Yeah, I know there’s a new Ghostbusters out this week, and I will be getting to that soon. But it’s also my Spring Break this week, and that means I’ll have time to catch up on older stuff I haven’t seen yet for one reason or another. Combine that with the fact a lot of stuff on my Watchlist is leaving The Criterion Channel very soon, and that means trying to find the stuff that I really wanna see while I still can. Case in point, The Devils, a movie that was controversial when it came out and gained an X-rating and is probably still controversial today. I haven’t really seen anything from director Ken Russell, but I know the guy’s reputation for movies that are, to put it bluntly, a little crazy.

I opted for The Devils because I saw someone asking why there was a nun from this movie among the many, many characters watching the basketball game in the second Space Jam, and that someone was wondering who put a character from The Devils in a kids movie.

Here’s what I knew about the movie going into it: the mother superior of a convent would be tempted by the raw sexuality of a priest in Medieval France. That is basically true. What I didn’t expect was the way the movie opened with what looked basically like a drag show where a man in what looked like a skimpy bikini was doing a show for a bored cardinal that recreated Botticelli’s Birth of Venus. Oh, and the man in the bikini (Graham Armitage) is the King of France while the bored cardinal is Cardinal Richelieu (Christopher Logue). Those two characters are more background presences, but the scene does set a mood for what is to follow. And what is to follow is kinda crazy.

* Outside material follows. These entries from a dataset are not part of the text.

**src/include/dis_map.svh**
```systemverilog
`ifndef DIS_MAP_SVH
`define DIS_MAP_SVH
// Function
// - Only alarms left unmasked may drive the alarm pin.
// - An unmasked alarm raises the alarm pin; enabled shut-off disables outputs.
// - Transmission starts only on transmit-enable pin high or software enable bit.
// - Writing channel A or C offset auto-syncs the AB or CD offset block.
// - Writing AB or CD correction phase auto-syncs that pair's correction block.
// - Writing AB or CD NCO phase offset auto-syncs that pair's NCO mixer.
// - A set alarm bit stays set until the host clears it.
// - Enabled clock-loss or collision alarms shut outputs off regardless of enable.

// Register file size and offsets
`define DIS_NREG 33
`define DIS_OFS_MAIN 7'h00
`define DIS_OFS_SHUTOFF 7'h02
`define DIS_OFS_TXCTRL 7'h03
`define DIS_OFS_ALARM_STATUS 7'h05
`define DIS_OFS_ALARM_MASK 7'h07
`define DIS_OFS_OFFSET_A 7'h08
`define DIS_OFS_OFFSET_C 7'h0A
`define DIS_OFS_PHASE_AB 7'h10
`define DIS_OFS_PHASE_CD 7'h11
`define DIS_OFS_NCO_AB 7'h12
`define DIS_OFS_NCO_CD 7'h13
`define DIS_OFS_PLL 7'h18
`define DIS_OFS_REF_FUSE 7'h1B
`define DIS_OFS_FIFO_IN_SYNC 7'h1F
`define DIS_OFS_SYNC_SRC 7'h20

// Field positions
`define DIS_CLKDIV_SYNC_ENA_BIT 2
`define DIS_PLL_NDIVSYNC_BIT 11
`define DIS_FUSE_SLEEP_BIT 11
`define DIS_FIFOIN_SEL_HI 15
`define DIS_FIFOIN_SEL_LO 12
`define DIS_FIFOOUT_SEL_HI 11
`define DIS_FIFOOUT_SEL_LO 8
`define DIS_FIFO_INPUT_SEL_HI 3
`define DIS_FIFO_INPUT_SEL_LO 2
`define DIS_CLKDIV_SEL_BIT 0
`define DIS_TXENABLE_BIT 0
`define DIS_SHUT_DACCLK_BIT 14
`define DIS_SHUT_DATACLK_BIT 13
`define DIS_SHUT_COLL_BIT 12
`define DIS_ALM_COLL_BIT 13
`define DIS_ALM_DACCLK_BIT 10
`define DIS_ALM_DATACLK_BIT 9

// Reset values
`define DIS_REG_RST 16'h0000
`define DIS_MASK_RST 16'hFFFF
`define DIS_STATUS_RST 16'h0000
`endif

```
**src/include/dis_pkg.sv**
```systemverilog
`include "dis_map.svh"
package dis_pkg;
  typedef logic [15:0] dis_word_t;

  // Decoded serial-interface access
  typedef struct packed {
    logic wr;
    logic rd;
    logic [6:0] addr;
    dis_word_t wdata;
  } dis_sif_req_s;

  // One-cycle auto-sync strobes to datapath blocks
  typedef struct packed {
    logic offset_ab;
    logic offset_cd;
    logic corr_ab;
    logic corr_cd;
    logic nco_ab;
    logic nco_cd;
  } dis_autosync_s;

  // Sync configuration seen by FIFO, divider and PLL
  typedef struct packed {
    logic fuse_sleep;
    logic [3:0] fifoin_sel;
    logic [3:0] fifoout_sel;
    logic [1:0] fifo_input_sel;
    logic clkdiv_sync_sel;
    logic clkdiv_sync_ena;
    logic pll_ndivsync_ena;
  } dis_sync_cfg_s;

  typedef struct packed {
    dis_word_t [`DIS_NREG-1:0] regs;
    dis_word_t rdata;
    dis_autosync_s autosync;
    logic alarm_pin;
    logic out_on;
  } dis_state_s;

  typedef struct packed {
    dis_word_t status;
  } dis_alarm_state_s;
endpackage

```
**src/core/dis_init_sync_alarm.sv**
```systemverilog
`timescale 1ns/1ps
`include "dis_map.svh"
module dis_init_sync_alarm (
  input wire logic clk,
  input wire logic rst_n,
  input wire logic ce,
  input wire dis_pkg::dis_sif_req_s sif_req,
  output dis_pkg::dis_word_t sif_rdata,
  input wire logic transmit_enable_pin,
  input wire dis_pkg::dis_word_t alarm_event,
  output logic alarm_pin,
  output logic dac_output_enable,
  output dis_pkg::dis_autosync_s autosync,
  output dis_pkg::dis_sync_cfg_s sync_cfg
);
  dis_pkg::dis_state_s st;
  dis_pkg::dis_state_s next_st;
  dis_pkg::dis_word_t status;
  dis_pkg::dis_word_t mask;
  dis_pkg::dis_word_t shut_sel;
  logic clear_wr;
  logic tx_req;
  logic shut;
  logic unmasked;

  // Address match
  function automatic logic hit(input logic [6:0] addr, input logic [6:0] ofs);
    hit = (addr == ofs);
  endfunction

  // Address inside the register file
  function automatic logic mapped(input logic [6:0] addr);
    mapped = (addr < 7'(`DIS_NREG));
  endfunction

  // Shut-off enables mapped onto alarm status positions
  function automatic dis_pkg::dis_word_t shutoff_map(input dis_pkg::dis_word_t cfg);
    shutoff_map = 16'h0000;
    shutoff_map[`DIS_ALM_DACCLK_BIT] = cfg[`DIS_SHUT_DACCLK_BIT];
    shutoff_map[`DIS_ALM_DATACLK_BIT] = cfg[`DIS_SHUT_DATACLK_BIT];
    shutoff_map[`DIS_ALM_COLL_BIT] = cfg[`DIS_SHUT_COLL_BIT];
  endfunction

  // Sticky alarm status register
  assign clear_wr = sif_req.wr && hit(sif_req.addr, `DIS_OFS_ALARM_STATUS);
  dis_alarm_sticky u_alarm (
    .clk(clk),
    .rst_n(rst_n),
    .ce(ce),
    .alarm_event(alarm_event),
    .clear_wr(clear_wr),
    .clear_data(sif_req.wdata),
    .status(status)
  );

  // Alarm and output gating terms
  assign mask = st.regs[`DIS_OFS_ALARM_MASK];
  assign shut_sel = shutoff_map(st.regs[`DIS_OFS_SHUTOFF]);
  assign unmasked = |(status & ~mask);
  assign shut = |(status & shut_sel);
  assign tx_req = transmit_enable_pin || st.regs[`DIS_OFS_TXCTRL][`DIS_TXENABLE_BIT];

  // Next-state: register writes, reads, auto-sync strobes, pins
  always_comb begin
    next_st = st;
    if (sif_req.wr && mapped(sif_req.addr) && !clear_wr) begin
      next_st.regs[sif_req.addr] = sif_req.wdata;
    end
    next_st.autosync.offset_ab = sif_req.wr && hit(sif_req.addr, `DIS_OFS_OFFSET_A);
    next_st.autosync.offset_cd = sif_req.wr && hit(sif_req.addr, `DIS_OFS_OFFSET_C);
    next_st.autosync.corr_ab = sif_req.wr && hit(sif_req.addr, `DIS_OFS_PHASE_AB);
    next_st.autosync.corr_cd = sif_req.wr && hit(sif_req.addr, `DIS_OFS_PHASE_CD);
    next_st.autosync.nco_ab = sif_req.wr && hit(sif_req.addr, `DIS_OFS_NCO_AB);
    next_st.autosync.nco_cd = sif_req.wr && hit(sif_req.addr, `DIS_OFS_NCO_CD);
    if (sif_req.rd) begin
      if (hit(sif_req.addr, `DIS_OFS_ALARM_STATUS)) begin
        next_st.rdata = status;
      end else if (mapped(sif_req.addr)) begin
        next_st.rdata = st.regs[sif_req.addr];
      end else begin
        next_st.rdata = 16'h0000;
      end
    end
    next_st.alarm_pin = unmasked;
    next_st.out_on = tx_req && !shut;
  end

  // State register, frozen while ce is low
  always_ff @(posedge clk or negedge rst_n) begin
    if (!rst_n) begin
      for (int i = 0; i < `DIS_NREG; i++) begin
        st.regs[i] <= `DIS_REG_RST;
      end
      st.regs[`DIS_OFS_ALARM_MASK] <= `DIS_MASK_RST;
      st.rdata <= 16'h0000;
      st.autosync <= '0;
      st.alarm_pin <= 1'b0;
      st.out_on <= 1'b0;
    end else if (ce) begin
      st <= next_st;
    end
  end

  // Outputs
  assign sif_rdata = st.rdata;
  assign alarm_pin = st.alarm_pin;
  assign dac_output_enable = st.out_on;
  assign autosync = st.autosync;

  // Sync configuration fields
  assign sync_cfg.fuse_sleep = st.regs[`DIS_OFS_REF_FUSE][`DIS_FUSE_SLEEP_BIT];
  assign sync_cfg.fifoin_sel =
    st.regs[`DIS_OFS_SYNC_SRC][`DIS_FIFOIN_SEL_HI:`DIS_FIFOIN_SEL_LO];
  assign sync_cfg.fifoout_sel =
    st.regs[`DIS_OFS_SYNC_SRC][`DIS_FIFOOUT_SEL_HI:`DIS_FIFOOUT_SEL_LO];
  assign sync_cfg.fifo_input_sel =
    st.regs[`DIS_OFS_FIFO_IN_SYNC][`DIS_FIFO_INPUT_SEL_HI:`DIS_FIFO_INPUT_SEL_LO];
  assign sync_cfg.clkdiv_sync_sel = st.regs[`DIS_OFS_SYNC_SRC][`DIS_CLKDIV_SEL_BIT];
  assign sync_cfg.clkdiv_sync_ena = st.regs[`DIS_OFS_MAIN][`DIS_CLKDIV_SYNC_ENA_BIT];
  assign sync_cfg.pll_ndivsync_ena = st.regs[`DIS_OFS_PLL][`DIS_PLL_NDIVSYNC_BIT];

  property p_pin_needs_unmasked;
    @(posedge clk) disable iff (!rst_n)
    ($past(ce) && alarm_pin) |-> $past(|(status & ~mask));
  endproperty
  a_pin_needs_unmasked: assert property (p_pin_needs_unmasked)
    else $error("alarm pin raised by a masked alarm");

  property p_unmasked_raises_pin;
    @(posedge clk) disable iff (!rst_n)
    (ce && unmasked) |=> alarm_pin;
  endproperty
  a_unmasked_raises_pin: assert property (p_unmasked_raises_pin)
    else $error("unmasked alarm did not raise the alarm pin");

  property p_shutoff;
    @(posedge clk) disable iff (!rst_n)
    (ce && shut) |=> !dac_output_enable;
  endproperty
  a_shutoff: assert property (p_shutoff)
    else $error("output left on during enabled shut-off alarm");

  property p_tx_needs_enable;
    @(posedge clk) disable iff (!rst_n)
    ($past(ce) && dac_output_enable) |-> $past(tx_req && !shut);
  endproperty
  a_tx_needs_enable: assert property (p_tx_needs_enable)
    else $error("output on without transmit enable");

  property p_offset_sync;
    @(posedge clk) disable iff (!rst_n)
    (ce && sif_req.wr && (sif_req.addr == `DIS_OFS_OFFSET_A))
      |=> autosync.offset_ab && !autosync.offset_cd;
  endproperty
  a_offset_sync: assert property (p_offset_sync)
    else $error("offset A write gave no AB offset sync");

  property p_offset_cd_sync;
    @(posedge clk) disable iff (!rst_n)
    ($past(ce) && autosync.offset_cd)
      |-> $past(sif_req.wr && (sif_req.addr == `DIS_OFS_OFFSET_C));
  endproperty
  a_offset_cd_sync: assert property (p_offset_cd_sync)
    else $error("CD offset sync without offset C write");

  property p_corr_sync;
    @(posedge clk) disable iff (!rst_n)
    (ce && sif_req.wr && (sif_req.addr == `DIS_OFS_PHASE_CD))
      ##1 (ce && !(sif_req.wr && (sif_req.addr == `DIS_OFS_PHASE_CD)))
      |-> autosync.corr_cd ##1 !autosync.corr_cd;
  endproperty
  a_corr_sync: assert property (p_corr_sync)
    else $error("CD phase write sync pulse wrong");

  property p_nco_sync;
    @(posedge clk) disable iff (!rst_n)
    ($past(ce) && autosync.nco_ab)
      |-> $past(sif_req.wr && (sif_req.addr == `DIS_OFS_NCO_AB));
  endproperty
  a_nco_sync: assert property (p_nco_sync)
    else $error("AB NCO sync without phase offset write");

  // Remaining strobes, pin release, output return and status read-back
  property p_corr_ab_sync;
    @(posedge clk) disable iff (!rst_n)
    (ce && sif_req.wr && (sif_req.addr == `DIS_OFS_PHASE_AB)) |=> autosync.corr_ab;
  endproperty
  a_corr_ab_sync: assert property (p_corr_ab_sync)
    else $error("AB phase write gave no AB correction sync");

  property p_nco_cd_sync;
    @(posedge clk) disable iff (!rst_n)
    (ce && sif_req.wr && (sif_req.addr == `DIS_OFS_NCO_CD)) |=> autosync.nco_cd;
  endproperty
  a_nco_cd_sync: assert property (p_nco_cd_sync)
    else $error("CD phase offset write gave no CD NCO sync");

  property p_pin_drops;
    @(posedge clk) disable iff (!rst_n)
    (ce && !unmasked) |=> !alarm_pin;
  endproperty
  a_pin_drops: assert property (p_pin_drops)
    else $error("alarm pin held with no unmasked alarm");

  property p_out_follows_enable;
    @(posedge clk) disable iff (!rst_n)
    (ce && tx_req && !shut) |=> dac_output_enable;
  endproperty
  a_out_follows_enable: assert property (p_out_follows_enable)
    else $error("output stayed off with enable and no shut-off alarm");

  property p_status_read;
    @(posedge clk) disable iff (!rst_n)
    (ce && sif_req.rd && (sif_req.addr == `DIS_OFS_ALARM_STATUS))
      |=> (sif_rdata == $past(status));
  endproperty
  a_status_read: assert property (p_status_read)
    else $error("alarm status read-back differs from held status");

  c_shutoff: cover property (@(posedge clk) disable iff (!rst_n)
    dac_output_enable ##1 !dac_output_enable && alarm_pin);
  c_sw_enable: cover property (@(posedge clk) disable iff (!rst_n)
    !transmit_enable_pin && dac_output_enable);
  c_autosync: cover property (@(posedge clk) disable iff (!rst_n)
    autosync.corr_ab ##[1:8] autosync.corr_cd);
  c_masked_shutoff: cover property (@(posedge clk) disable iff (!rst_n)
    tx_req && !alarm_pin && !dac_output_enable);
endmodule

```
**src/core/dis_alarm_sticky.sv**
```systemverilog
`timescale 1ns/1ps
`include "dis_map.svh"
module dis_alarm_sticky (
  input wire logic clk,
  input wire logic rst_n,
  input wire logic ce,
  input wire dis_pkg::dis_word_t alarm_event,
  input wire logic clear_wr,
  input wire dis_pkg::dis_word_t clear_data,
  output dis_pkg::dis_word_t status
);
  dis_pkg::dis_alarm_state_s st;
  dis_pkg::dis_alarm_state_s next_st;

  // Zeros written clear bits; a new event wins over its clear
  always_comb begin
    next_st = st;
    if (clear_wr) begin
      next_st.status = st.status & clear_data;
    end
    next_st.status = next_st.status | alarm_event;
  end

  // State register
  always_ff @(posedge clk or negedge rst_n) begin
    if (!rst_n) begin
      st.status <= `DIS_STATUS_RST;
    end else if (ce) begin
      st <= next_st;
    end
  end

  assign status = st.status;

  property p_sticky_hold;
    @(posedge clk) disable iff (!rst_n)
    (ce && !clear_wr) |=> ((status & $past(status)) == $past(status));
  endproperty
  a_sticky_hold: assert property (p_sticky_hold)
    else $error("alarm bit dropped without a clear");

  property p_set_wins;
    @(posedge clk) disable iff (!rst_n)
    (ce && clear_wr && (alarm_event != 16'h0000))
      |=> ((status & $past(alarm_event)) == $past(alarm_event));
  endproperty
  a_set_wins: assert property (p_set_wins)
    else $error("alarm event lost during clear");
endmodule

```
<file path="config.mk">
export PLATFORM = sky130hd
export DESIGN_NAME = analog_routing_config
export DESIGN_NICKNAME = d
export VERILOG_FILES = /design/src/rtl/analog_routing_pkg.sv /design/src/rtl/analog_routing_config.sv /design/src/rtl/column_route.sv /design/src/rtl/modulation_polarity.sv
export SDC_FILE = /design/constraint.sdc
export NUM_CORES = 1
export LEC_CHECK = 0
export BUFFER_PORTS_ARGS = -buffer_cell sky130_fd_sc_hd__buf_2
export CAP_MARGIN = 20
export CORE_ASPECT_RATIO = 0.5
export CORE_UTILIZATION = 44
export DETAILED_ROUTE_END_ITERATION = 8
export PLACE_DENSITY = 0.79
export SETUP_SLACK_MARGIN = 0.5
export SYNTH_ARGS = -nofsm -noshare
export SYNTH_HDL_FRONTEND = slang
export SYNTH_SLANG_ARGS = --single-unit
</file>
<file path="constraint.sdc">
create_clock -name clock -period 1.83 [get_ports clock]
set_input_delay 0.2745 -clock clock [delete_from_list [all_inputs] [get_ports clock]]
set_output_delay 0.2745 -clock clock [all_outputs]
set_load 0.005 [all_outputs]
</file>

The basic plot is this: Father Grandier (Oliver Reed) is the priest of the town of Loudon, and with the death of the governor, he’s basically running things. Grandier has some ideas on how faith works, and he’s hardly a model priest, but he is the movie’s main force for good. There’s also a convent in town, run by the hunchbacked Sister Jeanne (Vanessa Redgrave). As explained later in the movie, most of the nuns there are, for one reason or another, noble women with no real path to marriage, so they get sent to this convent where they need to pray but otherwise avoid contact with the outside world. They are, in a nutshell, not the most devout of nuns and may do a whole lot of things if given license to do so. Sister Jeanne is having some really, let’s say, bizarre sexual fantasies about Father Grandier, and while Grandier isn’t exactly the sort of man to keep it in his pants, he hasn’t had any real contact with the nuns in the convent. But he is making enemies, and when a well-meaning priest let’s slip that the nuns seem to be having sexual fantasies involving Grandier, that’s enough for Richelieu’s forces to send in a witchfinder (Michael Gothard whose name my spell check wanted to change to “Got hard” and that seems to be somehow appropriate for this movie). It’s not so much whether or not Grandier can beat the charges. It’s more about how far people will go to get what they want.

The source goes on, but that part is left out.